◆ **Task prompt**: Copy exactly the lines of the material below, starting with the first and including the line that holds "localparam int scan_image_width".
━━ Available data ━━
===== src/common/scan_pkg.sv =====
package scan_pkg;

  //////////////////////////////////////////////////////////////////////
  // Chain and timing constants
  //////////////////////////////////////////////////////////////////////

  localparam int scan_chain_len     = 78;   // Configuration bits in the chip chain.
  localparam int scan_word_count    = 3;    // 32-bit words in the image.
  localparam int scan_image_width   = 96;   // Bits 78 and up never reach the chip.
  localparam int scan_clk_div       = 4;    // Clock cycles per scan tick.
  localparam int scan_div_width     = $clog2(scan_clk_div);
  localparam int scan_bit_cnt_width = 7;

  //////////////////////////////////////////////////////////////////////
  // Host command and response types
  //////////////////////////////////////////////////////////////////////

  typedef enum logic [1:0] {
    op_write_word = 2'd0,
    op_scan       = 2'd1,
    op_status     = 2'd2
  } scan_op_e;

  typedef struct packed {
    scan_op_e    op;
    logic [1:0]  index;   // Image word to write.
    logic [31:0] data;
  } scan_cmd_t;

  typedef struct packed {
    scan_op_e    op;
    logic        error;
    logic [31:0] data;
  } scan_resp_t;

  // Decoder to response generator.
  typedef struct packed {
    scan_op_e    op;
    logic        error;
    logic [31:0] word;    // Written word, zero for scan and status.
  } scan_resp_req_t;

  //////////////////////////////////////////////////////////////////////
  // Shifter states
  //////////////////////////////////////////////////////////////////////

  typedef enum logic [1:0] {
    idle     = 2'd0,
    shifting = 2'd1,
    loading  = 2'd2
  } shift_state_e;

endpackage


===== src/scan_engine/scan_shifter.sv =====
`timescale 1ns/100ps

module scan_shifter (
  input  logic                                  clk,
  input  logic                                  reset,
  input  logic                                  scan_valid,
  output logic                                  scan_ready,
  input  logic [scan_pkg::scan_image_width-1:0] image,
  output logic                                  scan_done,
  output logic                                  scan_id,
  output logic                                  scan_phi,
  output logic                                  scan_phi_bar,
  output logic                                  scan_data_in,
  output logic                                  scan_load_chip
);

  import scan_pkg::*;

  shift_state_e                  state;
  logic [scan_div_width-1:0]     div_cnt;
  logic                          tick;
  logic                          scan_fire;
  logic [1:0]                    phase;
  logic [scan_bit_cnt_width-1:0] bit_cnt;
  logic [scan_chain_len-1:0]     chain_q;
  logic                          in_chain;
  logic                          last_bit;

  assign scan_ready = (state == idle);
  assign scan_fire  = scan_valid && scan_ready;

  //////////////////////////////////////////////////////////////////////
  // Tick divider
  //////////////////////////////////////////////////////////////////////

  // The divider never stops, so the first tick after a launch lands
  // anywhere from one to scan_clk_div cycles later.
  assign tick = (div_cnt == scan_div_width'(scan_clk_div - 1));

  always_ff @(posedge clk) begin
    if (reset) begin
      div_cnt <= '0;
    end else if (tick) begin
      div_cnt <= '0;
    end else begin
      div_cnt <= div_cnt + 1'b1;
    end
  end

  //////////////////////////////////////////////////////////////////////
  // Phase and bit counters
  //////////////////////////////////////////////////////////////////////

  // A launch parks the counters one tick before bit 0, phase 0.
  always_ff @(posedge clk) begin
    if (reset) begin
      phase <= 2'd0;
    end else if (scan_fire) begin
      phase <= 2'd3;
    end else if (tick && state != idle) begin
      phase <= phase + 2'd1;
    end
  end

  always_ff @(posedge clk) begin
    if (reset) begin
      bit_cnt <= '1;
    end else if (scan_fire) begin
      bit_cnt <= '1;                          // Wraps to bit 0 on the first tick.
    end else if (tick && state != idle && phase == 2'd3) begin
      bit_cnt <= bit_cnt + 1'b1;
    end
  end

  assign last_bit = (bit_cnt == scan_bit_cnt_width'(scan_chain_len - 1));

  //////////////////////////////////////////////////////////////////////
  // Sequencer
  //////////////////////////////////////////////////////////////////////

  always_ff @(posedge clk) begin
    if (reset) begin
      state     <= idle;
      scan_done <= 1'b0;
    end else begin
      scan_done <= 1'b0;
      case (state)
        idle: begin
          if (scan_fire) begin
            state <= shifting;
          end
        end
        shifting: begin
          if (tick && phase == 2'd3 && last_bit) begin
            state <= loading;                 // One extra period for the load pulse.
          end
        end
        loading: begin
          if (tick && phase == 2'd3) begin
            state     <= idle;
            scan_done <= 1'b1;
          end
        end
        default: begin
          state <= idle;
        end
      endcase
    end
  end

  // Only the chain bits are kept, the upper image bits are never shifted.
  always_ff @(posedge clk) begin
    if (scan_fire) begin
      chain_q <= image[scan_chain_len-1:0];
    end
  end

  //////////////////////////////////////////////////////////////////////
  // Chip pins
  //////////////////////////////////////////////////////////////////////

  // Before the first tick bit_cnt still holds all ones, which keeps
  // every pin low.
  assign in_chain = (state == shifting) &&
                    (bit_cnt < scan_bit_cnt_width'(scan_chain_len));

  assign scan_id        = (state != idle) &&
                          (bit_cnt <= scan_bit_cnt_width'(scan_chain_len));
  assign scan_phi       = in_chain && (phase == 2'd0);
  assign scan_phi_bar   = in_chain && (phase == 2'd2);
  assign scan_data_in   = in_chain ? chain_q[bit_cnt] : 1'b0;
  assign scan_load_chip = (state == loading) && (phase == 2'd3);

endmodule


===== src/logic/scan_cmd_decode.sv =====
`timescale 1ns/100ps

module scan_cmd_decode (
  input  logic                                  clk,
  input  logic                                  reset,
  input  logic                                  cmd_valid,
  input  scan_pkg::scan_cmd_t                   cmd,
  output logic                                  cmd_ready,
  output logic                                  scan_valid,
  input  logic                                  scan_ready,
  output logic [scan_pkg::scan_image_width-1:0] image,
  input  logic                                  scan_done,
  output logic                                  req_valid,
  input  logic                                  req_ready,
  output scan_pkg::scan_resp_req_t              req
);

  import scan_pkg::*;

  typedef enum logic [1:0] {
    dec_idle = 2'd0,
    dec_req  = 2'd1,   // Request waiting for the response generator.
    dec_scan = 2'd2    // Scan launched, waiting for scan_done.
  } dec_state_e;

  dec_state_e state;
  dec_state_e state_next;
  logic       cmd_fire;
  logic       req_fire;
  logic       index_ok;

  assign cmd_fire = cmd_valid && cmd_ready;
  assign req_fire = req_valid && req_ready;
  assign index_ok = (cmd.index < scan_word_count);

  always_comb begin
    state_next = state;
    case (state)
      dec_idle: begin
        if (cmd_fire) begin
          state_next = (cmd.op == op_scan) ? dec_scan : dec_req;
        end
      end
      dec_req: begin
        if (req_fire) begin
          state_next = dec_idle;
        end
      end
      dec_scan: begin
        if (scan_done) begin
          state_next = dec_req;
        end
      end
      default: begin
        state_next = dec_idle;
      end
    endcase
  end

  //////////////////////////////////////////////////////////////////////
  // Control and image
  //////////////////////////////////////////////////////////////////////

  always_ff @(posedge clk) begin
    if (reset) begin
      state      <= dec_idle;
      cmd_ready  <= 1'b0;
      scan_valid <= 1'b0;
      req_valid  <= 1'b0;
      image      <= '0;
    end else begin
      state     <= state_next;
      cmd_ready <= (state_next == dec_idle);   // Busy until the request drains.
      if (scan_valid && scan_ready) begin
        scan_valid <= 1'b0;
      end
      if (req_fire) begin
        req_valid <= 1'b0;
      end
      if (cmd_fire) begin
        case (cmd.op)
          op_write_word: begin
            if (index_ok) begin
              image[{cmd.index, 5'd0} +: 32] <= cmd.data;
            end
            req_valid <= 1'b1;
          end
          op_scan: begin
            scan_valid <= 1'b1;   // The image stays put, no command is taken.
          end
          default: begin
            req_valid <= 1'b1;
          end
        endcase
      end
      if (scan_done && state == dec_scan) begin
        req_valid <= 1'b1;
      end
    end
  end

  // Request payload, held from the command until its transfer.
  always_ff @(posedge clk) begin
    if (cmd_fire) begin
      req.op   <= cmd.op;
      req.word <= (cmd.op == op_write_word) ? cmd.data : 32'd0;
      case (cmd.op)
        op_write_word:      req.error <= !index_ok;
        op_scan, op_status: req.error <= 1'b0;
        default:            req.error <= 1'b1;
      endcase
    end
  end

endmodule


===== src/logic/scan_resp_gen.sv =====
`timescale 1ns/100ps

module scan_resp_gen (
  input  logic                     clk,
  input  logic                     reset,
  input  logic                     req_valid,
  output logic                     req_ready,
  input  scan_pkg::scan_resp_req_t req,
  output logic                     resp_valid,
  input  logic                     resp_ready,
  output scan_pkg::scan_resp_t     resp
);

  import scan_pkg::*;

  logic [15:0] scan_count;
  logic [15:0] count_next;
  logic        req_fire;

  // A new request is taken only once the held response has left.
  assign req_ready  = !resp_valid || resp_ready;
  assign req_fire   = req_valid && req_ready;
  assign count_next = scan_count + 16'd1;

  always_ff @(posedge clk) begin
    if (reset) begin
      resp_valid <= 1'b0;
      scan_count <= 16'd0;
    end else begin
      if (req_fire) begin
        resp_valid <= 1'b1;
      end else if (resp_ready) begin
        resp_valid <= 1'b0;
      end
      if (req_fire && req.op == op_scan) begin
        scan_count <= count_next;   // Counts completed scans.
      end
    end
  end

  //////////////////////////////////////////////////////////////////////
  // Response payload
  //////////////////////////////////////////////////////////////////////

  always_ff @(posedge clk) begin
    if (req_fire) begin
      resp.op    <= req.op;
      resp.error <= req.error;
      case (req.op)
        op_write_word: begin
          resp.data <= req.word;
        end
        op_scan: begin
          resp.data <= {16'd0, count_next};   // Count including this scan.
        end
        op_status: begin
          resp.data <= {16'd0, scan_count};
        end
        default: begin
          resp.data <= 32'd0;
        end
      endcase
    end
  end

endmodule


===== src/logic/scan_config_top.sv =====
`timescale 1ns/100ps

module scan_config_top (
  input  logic                 clk,
  input  logic                 reset,
  input  logic                 cmd_valid,
  output logic                 cmd_ready,
  input  scan_pkg::scan_cmd_t  cmd,
  output logic                 resp_valid,
  input  logic                 resp_ready,
  output scan_pkg::scan_resp_t resp,
  output logic                 scan_id,
  output logic                 scan_phi,
  output logic                 scan_phi_bar,
  output logic                 scan_data_in,
  output logic                 scan_load_chip
);

  import scan_pkg::*;

  logic                        scan_valid;
  logic                        scan_ready;
  logic                        scan_done;
  logic [scan_image_width-1:0] image;
  logic                        req_valid;
  logic                        req_ready;
  scan_resp_req_t              req;

  //////////////////////////////////////////////////////////////////////
  // Decode, scan and response
  //////////////////////////////////////////////////////////////////////

  scan_cmd_decode decode_i (
    .clk        (clk),
    .reset      (reset),
    .cmd_valid  (cmd_valid),
    .cmd        (cmd),
    .cmd_ready  (cmd_ready),
    .scan_valid (scan_valid),
    .scan_ready (scan_ready),
    .image      (image),
    .scan_done  (scan_done),
    .req_valid  (req_valid),
    .req_ready  (req_ready),
    .req        (req)
  );

  scan_shifter shifter_i (
    .clk            (clk),
    .reset          (reset),
    .scan_valid     (scan_valid),
    .scan_ready     (scan_ready),
    .image          (image),
    .scan_done      (scan_done),
    .scan_id        (scan_id),
    .scan_phi       (scan_phi),
    .scan_phi_bar   (scan_phi_bar),
    .scan_data_in   (scan_data_in),
    .scan_load_chip (scan_load_chip)
  );

  scan_resp_gen resp_i (
    .clk        (clk),
    .reset      (reset),
    .req_valid  (req_valid),
    .req_ready  (req_ready),
    .req        (req),
    .resp_valid (resp_valid),
    .resp_ready (resp_ready),
    .resp       (resp)
  );

endmodule


===== config.mk =====
export PLATFORM = sky130hd
export DESIGN_NAME = scan_config_top
export DESIGN_NICKNAME = d
export VERILOG_FILES = /design/src/common/scan_pkg.sv /design/src/scan_engine/scan_shifter.sv /design/src/logic/scan_cmd_decode.sv /design/src/logic/scan_resp_gen.sv /design/src/logic/scan_config_top.sv
export SDC_FILE = /design/constraint.sdc
export NUM_CORES = 1
export LEC_CHECK = 0
export BUFFER_PORTS_ARGS = -buffer_cell sky130_fd_sc_hd__buf_2
export CAP_MARGIN = 25
export CORE_MARGIN = 2
export CORE_UTILIZATION = 46
export CTS_CLUSTER_DIAMETER = 100
export DETAILED_ROUTE_END_ITERATION = 12
export SLEW_MARGIN = 15
export SYNTH_ARGS = -nofsm -noshare
export SYNTH_HDL_FRONTEND = slang
export SYNTH_SLANG_ARGS = --single-unit

===== constraint.sdc =====
create_clock -name clk -period 3.85 [get_ports clk]
set_clock_uncertainty 0.1 [all_clocks]
set_input_delay 0.5775 -clock clk [delete_from_list [all_inputs] [get_ports clk]]
set_output_delay 0.5775 -clock clk [all_outputs]
set_load 0.005 [all_outputs]

* After elaboration in Yosys (flattened, before gate mapping)
Cells that the tools add are included.
** Word-level totals
- Register bits :: 280
- Input bits :: 40
- Output and inout port bits :: 42
- Word-level logic and storage cells :: 105
** Cells by class
- Add/subtract/negate cells :: 5
- Order comparisons :: 4
- Equality and inequality tests :: 15
- Shifts and indexed selects :: 2
- Muxes and demuxes :: 27
- Bitwise gates (word level) :: 1
- Reduce and logical (&&, ||, !) cells :: 32
** Operators by type and width (number)
- 96-bit bitwise mux :: 1
- 32-bit one-hot mux with 3 select lines :: 1
- 32-bit by 9-bit variable shift with 96-bit output (first input constant) :: 1
- 32-bit by 9-bit indexed part select with 96-bit output :: 1
- 2-bit two-way mux :: 9
- 16-bit by 1-bit adder with 16-bit output (second input constant) :: 1
- 2-bit equality test (second input constant) :: 7
- 1-bit logical AND :: 14
- 2-bit zero test :: 6
- 1-bit two-way mux :: 12
- 2-bit one-hot mux with 3 select lines :: 2
- 7-bit negation with 9-bit output :: 1
- 2-bit by 1-bit equality test with 1-bit output (second input constant) :: 4
- 7-bit by 8-bit < comparator with 1-bit output (second input constant) :: 1
- 2-bit OR reduction :: 4
- 7-bit by 1-bit adder with 7-bit output (second input constant) :: 1
- 1-bit binary-select mux with 7-bit select :: 1
- 7-bit equality test (second input constant) :: 1
- 7-bit <= comparator (second input constant) :: 1
- 7-bit < comparator (second input constant) :: 1
- 3-bit AND reduction :: 2
- 2-bit nonzero test :: 3
- 2-bit by 1-bit adder with 2-bit output (second input constant) :: 2
- 2-bit by 1-bit inequality test with 1-bit output (second input constant) :: 2
- other kinds (6) :: 7

* Longest topological paths before layout
Gate-level depths: netlist (run 1).
- Word-level depth :: 7
- Depth in mapped cells :: 7
- Depth with buffers taken out :: 6

* By module
From an unflattened synthesis (run 1), not the netlist that was laid out.
** Second synthesis, totals
- Cell total of the unflattened synthesis :: 1048
- Area, all modules :: 11857.6 um^2
** Modules (own cells, without submodules)
- scan_cmd_decode :: instances 1, cells each 591, area each 5519.0 um^2, seq. area each 3072.9 um^2
- scan_shifter :: instances 1, cells each 224, area each 3828.7 um^2, seq. area each 2622.5 um^2
- scan_resp_gen :: instances 1, cells each 233, area each 2509.9 um^2, seq. area each 1391.3 um^2

* Least setup slack after synthesis (run 1)
Ideal clock, no wire load.
- Kind :: register -> register
- Start :: register shifter_i.state[0]
- End :: register shifter_i.bit_cnt[1]
- Library setup time :: 0.106 ns
- Data arrival time :: 2.737 ns
- Data required time :: 3.644 ns
- Path slack :: 0.907 ns
- Stages on the path, launching flop included :: 6
- Buffers on the path :: 0
- Clock period less this slack :: 2.943 ns
- Cell sequence :: dfxtp_1 > nor2_1 > nand2_1 > inv_1 > nor2_1 > o311ai_0
** On the way
- Word-level cells in the longest chain between the ends :: 3
- Elaborated cells between the ends (all ways) :: 6
- Classes of those cells :: reduce/logical (6)
** RTL lines
- start, declared :: RTL line scan_shifter.sv:19 : shift_state_e state;
- start signal, assigned :: RTL line scan_shifter.sv:83 : state <= idle;
- start signal, assigned :: RTL line scan_shifter.sv:90 : state <= shifting;
- start signal, assigned :: RTL line scan_shifter.sv:95 : state <= loading;
- 2-bit zero test :: RTL line scan_shifter.sv:29 : assign scan_ready = (state == idle);
- 1-bit logical AND :: RTL line scan_shifter.sv:30 : assign scan_fire = scan_valid && scan_ready;
- via shifter_i.scan_fire :: RTL line scan_shifter.sv:22 : logic scan_fire;
- 2-bit OR reduction (no line)
- end signal, assigned :: RTL line scan_shifter.sv:71 : bit_cnt <= bit_cnt + 1'b1;
- end, declared :: RTL line scan_shifter.sv:24 : logic [scan_bit_cnt_width-1:0] bit_cnt;
The timed path passes the listed nets, and every way through them passes these cells.
A chain may end at the register's enable or synchronous reset.

* Worst setup path in the final report (run 1)
- Start :: register shifter_i.bit_cnt[0]
- End :: output port scan_data_in
** On the way
- Word-level cells in the longest chain between the ends :: 3
- Elaborated cells between the ends (all ways) :: 5
- Classes of those cells :: order compare (1); mux (3); reduce/logical (1)
** RTL lines
- 1-bit binary-select mux with 7-bit select / 7-bit < comparator (equally long branches) :: RTL line scan_shifter.sv:131, scan_shifter.sv:125
- 1-bit two-way mux (implied by the code) / 1-bit logical AND (equally long branches) :: RTL line scan_shifter.sv:131, scan_shifter.sv:124
- 1-bit two-way mux * :: RTL line scan_shifter.sv:131 : assign scan_data_in = in_chain ? chain_q[bit_cnt] : 1'b0;
- end, declared :: RTL line scan_config_top.sv:15 : output logic scan_data_in,
Every way passes the cells marked *; elsewhere a longest branch is shown, timed or not. The select of a mux whose other input is x is not followed.

==> results of run 1 <==
==> sequential cells by signal, indices dropped and copies added, names as in the netlist <==
signal and cells:
shifter_i.chain_q 78, shifter_i.div_cnt 2, resp_i.scan_count 16, decode_i.req_valid 1, shifter_i.bit_cnt 7, decode_i.state 2, decode_i.req 35, shifter_i.phase 2
resp_i.resp 35, decode_i.image 78, shifter_i.state 2, decode_i.scan_valid 1, decode_i.cmd_ready 1, resp_i.resp_valid 1, shifter_i.scan_done 1
==> cell type report <==
class	instances	area share
Clock buffer	43	0.0703
Clock inverter	11	0.00820
Inverter	21	0.00758
Multi-Input combinational cell	583	0.287
Sequential cell	262	0.551
Tap cell	285	0.0292
Timing Repair Buffer	101	0.0467
==> cells by family after synthesis <==
group | count (synthesis) | synth area share
and+or+nand+nor | 362 | 0.172
AOI/OAI and AO/OA | 165 | 0.0826
muxes | 29 | 0.0503
DFF | 262 | 0.638
buffers and inverters | 80 | 0.0304
xor gates and xnor gates | 15 | 0.0125
adders and majority gates | 12 | 0.0142
==> per-layer routing <==
| metal | vias up | track usage | routed length (um) |
|---|---|---|---|
| met4 | 0 | 0.0485 | 399 |
| met2 | 187 | 0.305 | 11000 |
| li1 | 3458 | - | - |
| met3 | 31 | 0.0295 | 1330 |
| met5 | - | 0 | 0 |
| met1 | 3380 | 0.308 | 11600 |
==> worst max-delay path by stage <==
| stage | start | endpoint | slack (ns) | cells past startpoint |
|---|---|---|---|---|
| after floorplan | shifter_i.state[0]$_SDFFE_PP0P_ | shifter_i.bit_cnt[1]$_SDFFE_PP1P_ | 0.91 | 5 |
| after global placement | shifter_i.bit_cnt[0]$_SDFFE_PP1P_ | scan_data_in | 1.10 | 7 |
| after detailed placement | shifter_i.bit_cnt[0]$_SDFFE_PP1P_ | scan_data_in | 1.10 | 7 |
| after CTS | shifter_i.bit_cnt[0]$_SDFFE_PP1P_ | scan_data_in | 0.51 | 7 |
| after global routing | shifter_i.bit_cnt[0]$_SDFFE_PP1P_ | scan_data_in | 0.43 | 7 |
| final | shifter_i.bit_cnt[0]$_SDFFE_PP1P_ | scan_data_in | 0.52 | 7 |
==> power breakdown <==
group	total [mW]	switching, mW	internal, mW
Sequential	3.01	0.0156	2.99
Combinational	0.220	0.155	0.0653
Clock	2.70	1.09	1.61
Total	5.93	1.26	4.67
==> Yosys cell counts (2+ instances only) <==
cell	number
nor4_1	4
buf_2	5
mux2i_1	8
o22ai_1	6
o21ai_0	37
nand4_1	3
and2_0	3
o211ai_1	2
xnor2_1	11
nand2_1	121
a31oi_1	4
a21oi_1	107
nor2b_1	9
clkbuf_1	53
inv_1	19
or3_1	5
nor4b_1	2
nor3b_1	5
xor2_1	4
nand3b_1	3
o2111ai_1	2
ha_1	12
edfxtp_1	148
nor3_1	11
mux2_2	2
dfxtp_1	114
mux4_2	19
and2_1	53
nor4_2	2
nand3_1	88
nor2_1	33
and3_1	5
nand2b_1	6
━━━
◆ **Response box**:
===== src/common/scan_pkg.sv =====
package scan_pkg;

  //////////////////////////////////////////////////////////////////////
  // Chain and timing constants
  //////////////////////////////////////////////////////////////////////

  localparam int scan_chain_len     = 78;   // Configuration bits in the chip chain.
  localparam int scan_word_count    = 3;    // 32-bit words in the image.
  localparam int scan_image_width   = 96;   // Bits 78 and up never reach the chip.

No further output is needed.